Pick the lines holding the string "group" out of the records and copy them.

*** Opening of DATASET CONTENT ***

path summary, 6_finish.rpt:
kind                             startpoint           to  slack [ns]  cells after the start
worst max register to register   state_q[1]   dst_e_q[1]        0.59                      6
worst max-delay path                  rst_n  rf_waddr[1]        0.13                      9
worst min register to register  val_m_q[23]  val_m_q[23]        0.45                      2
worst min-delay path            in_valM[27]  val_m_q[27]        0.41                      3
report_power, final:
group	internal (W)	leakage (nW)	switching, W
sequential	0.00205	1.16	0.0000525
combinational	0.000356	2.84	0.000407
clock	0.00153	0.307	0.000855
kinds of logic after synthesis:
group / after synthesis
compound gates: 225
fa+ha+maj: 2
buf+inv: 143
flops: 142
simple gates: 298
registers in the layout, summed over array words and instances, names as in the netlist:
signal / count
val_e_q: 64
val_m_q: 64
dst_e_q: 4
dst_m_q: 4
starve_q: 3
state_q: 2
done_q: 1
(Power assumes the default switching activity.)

*** Close of DATASET CONTENT ***
*** Opening of DATASET CONTENT ***

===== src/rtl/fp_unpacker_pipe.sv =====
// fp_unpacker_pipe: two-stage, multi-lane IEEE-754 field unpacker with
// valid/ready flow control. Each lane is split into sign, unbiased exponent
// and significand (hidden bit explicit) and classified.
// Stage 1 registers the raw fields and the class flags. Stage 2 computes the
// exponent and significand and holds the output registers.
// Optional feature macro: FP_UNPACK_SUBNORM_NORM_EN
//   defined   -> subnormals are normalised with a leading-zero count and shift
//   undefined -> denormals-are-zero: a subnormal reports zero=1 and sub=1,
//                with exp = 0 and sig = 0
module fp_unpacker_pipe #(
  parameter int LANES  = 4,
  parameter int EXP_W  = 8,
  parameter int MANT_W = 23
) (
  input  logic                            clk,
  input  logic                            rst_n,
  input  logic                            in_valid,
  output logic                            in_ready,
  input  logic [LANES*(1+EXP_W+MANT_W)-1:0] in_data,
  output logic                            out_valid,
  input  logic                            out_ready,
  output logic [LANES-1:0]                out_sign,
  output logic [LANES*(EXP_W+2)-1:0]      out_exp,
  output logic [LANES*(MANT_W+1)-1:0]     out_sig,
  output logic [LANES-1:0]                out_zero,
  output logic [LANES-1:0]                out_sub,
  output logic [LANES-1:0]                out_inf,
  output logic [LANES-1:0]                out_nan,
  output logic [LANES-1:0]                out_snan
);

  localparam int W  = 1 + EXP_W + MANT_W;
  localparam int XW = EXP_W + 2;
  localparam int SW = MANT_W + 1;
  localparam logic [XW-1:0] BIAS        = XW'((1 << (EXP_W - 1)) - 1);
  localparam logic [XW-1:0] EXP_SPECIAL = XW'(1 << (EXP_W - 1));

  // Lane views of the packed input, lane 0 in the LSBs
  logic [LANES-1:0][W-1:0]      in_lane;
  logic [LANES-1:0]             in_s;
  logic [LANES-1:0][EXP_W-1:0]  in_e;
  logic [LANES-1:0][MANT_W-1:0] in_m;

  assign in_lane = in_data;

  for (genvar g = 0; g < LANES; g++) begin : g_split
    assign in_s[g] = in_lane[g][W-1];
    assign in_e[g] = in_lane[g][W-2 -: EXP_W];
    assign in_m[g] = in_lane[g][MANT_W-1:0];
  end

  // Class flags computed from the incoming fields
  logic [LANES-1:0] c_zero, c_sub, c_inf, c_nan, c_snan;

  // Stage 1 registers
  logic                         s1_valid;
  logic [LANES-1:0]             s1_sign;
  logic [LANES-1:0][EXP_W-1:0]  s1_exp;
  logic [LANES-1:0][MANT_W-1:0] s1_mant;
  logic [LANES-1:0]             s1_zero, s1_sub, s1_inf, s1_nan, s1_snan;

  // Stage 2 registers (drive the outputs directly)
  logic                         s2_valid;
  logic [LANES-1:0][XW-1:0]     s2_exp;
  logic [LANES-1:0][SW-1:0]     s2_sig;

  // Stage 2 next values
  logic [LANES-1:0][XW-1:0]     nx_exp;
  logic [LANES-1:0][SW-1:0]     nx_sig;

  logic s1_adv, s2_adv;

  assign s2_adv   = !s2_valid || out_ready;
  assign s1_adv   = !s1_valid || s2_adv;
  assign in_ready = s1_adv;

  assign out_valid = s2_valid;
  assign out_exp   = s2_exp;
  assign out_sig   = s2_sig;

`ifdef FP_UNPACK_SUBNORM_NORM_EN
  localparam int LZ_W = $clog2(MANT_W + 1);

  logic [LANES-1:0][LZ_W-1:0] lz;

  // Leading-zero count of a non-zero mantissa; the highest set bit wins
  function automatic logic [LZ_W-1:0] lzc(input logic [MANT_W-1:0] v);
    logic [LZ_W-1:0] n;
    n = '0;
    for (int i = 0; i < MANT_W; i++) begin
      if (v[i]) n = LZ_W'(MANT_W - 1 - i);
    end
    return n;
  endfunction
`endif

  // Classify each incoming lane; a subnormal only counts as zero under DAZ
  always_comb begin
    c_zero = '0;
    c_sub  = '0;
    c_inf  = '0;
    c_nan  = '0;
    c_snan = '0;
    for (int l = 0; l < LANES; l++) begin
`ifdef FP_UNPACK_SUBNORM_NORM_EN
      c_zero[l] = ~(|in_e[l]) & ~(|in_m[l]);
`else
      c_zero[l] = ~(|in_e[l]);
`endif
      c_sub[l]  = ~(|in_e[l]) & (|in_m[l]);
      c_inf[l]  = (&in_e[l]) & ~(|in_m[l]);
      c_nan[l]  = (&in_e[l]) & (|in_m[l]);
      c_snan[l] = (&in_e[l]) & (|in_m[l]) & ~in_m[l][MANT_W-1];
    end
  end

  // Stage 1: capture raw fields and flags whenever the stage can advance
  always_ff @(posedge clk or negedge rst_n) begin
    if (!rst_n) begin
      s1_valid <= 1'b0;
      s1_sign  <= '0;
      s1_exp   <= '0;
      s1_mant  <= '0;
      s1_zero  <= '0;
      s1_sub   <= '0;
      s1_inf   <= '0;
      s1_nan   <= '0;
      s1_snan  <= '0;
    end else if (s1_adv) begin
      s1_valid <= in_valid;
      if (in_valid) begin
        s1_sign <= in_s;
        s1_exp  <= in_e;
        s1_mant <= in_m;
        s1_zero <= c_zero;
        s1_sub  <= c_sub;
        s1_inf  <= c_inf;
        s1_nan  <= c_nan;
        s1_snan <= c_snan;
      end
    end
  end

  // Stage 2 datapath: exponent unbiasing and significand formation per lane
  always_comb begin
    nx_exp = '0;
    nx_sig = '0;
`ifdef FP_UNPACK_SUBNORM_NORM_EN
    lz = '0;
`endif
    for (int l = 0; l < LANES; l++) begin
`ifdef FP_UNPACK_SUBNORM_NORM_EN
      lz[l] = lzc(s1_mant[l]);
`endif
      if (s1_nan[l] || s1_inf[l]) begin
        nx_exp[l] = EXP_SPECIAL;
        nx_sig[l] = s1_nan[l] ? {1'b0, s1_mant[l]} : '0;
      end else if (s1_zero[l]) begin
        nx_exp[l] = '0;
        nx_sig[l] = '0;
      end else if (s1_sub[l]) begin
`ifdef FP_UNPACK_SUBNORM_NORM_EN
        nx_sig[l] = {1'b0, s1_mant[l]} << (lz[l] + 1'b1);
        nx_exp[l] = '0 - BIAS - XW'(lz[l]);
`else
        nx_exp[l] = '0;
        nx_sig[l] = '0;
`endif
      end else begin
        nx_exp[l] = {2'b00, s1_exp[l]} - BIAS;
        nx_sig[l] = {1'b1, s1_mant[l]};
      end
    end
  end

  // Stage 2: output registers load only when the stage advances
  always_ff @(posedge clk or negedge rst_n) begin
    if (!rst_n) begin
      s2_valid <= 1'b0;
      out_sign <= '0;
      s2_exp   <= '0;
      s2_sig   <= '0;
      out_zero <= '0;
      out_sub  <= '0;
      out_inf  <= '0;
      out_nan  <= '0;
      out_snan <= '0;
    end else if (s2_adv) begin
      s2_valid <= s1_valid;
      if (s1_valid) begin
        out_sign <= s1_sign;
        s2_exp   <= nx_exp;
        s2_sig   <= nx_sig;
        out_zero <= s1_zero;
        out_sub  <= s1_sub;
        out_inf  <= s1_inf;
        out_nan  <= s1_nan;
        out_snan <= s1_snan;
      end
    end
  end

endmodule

*** Close of DATASET CONTENT ***

§ **ANSWER**:
group	internal (W)	leakage (nW)	switching, W
group / after synthesis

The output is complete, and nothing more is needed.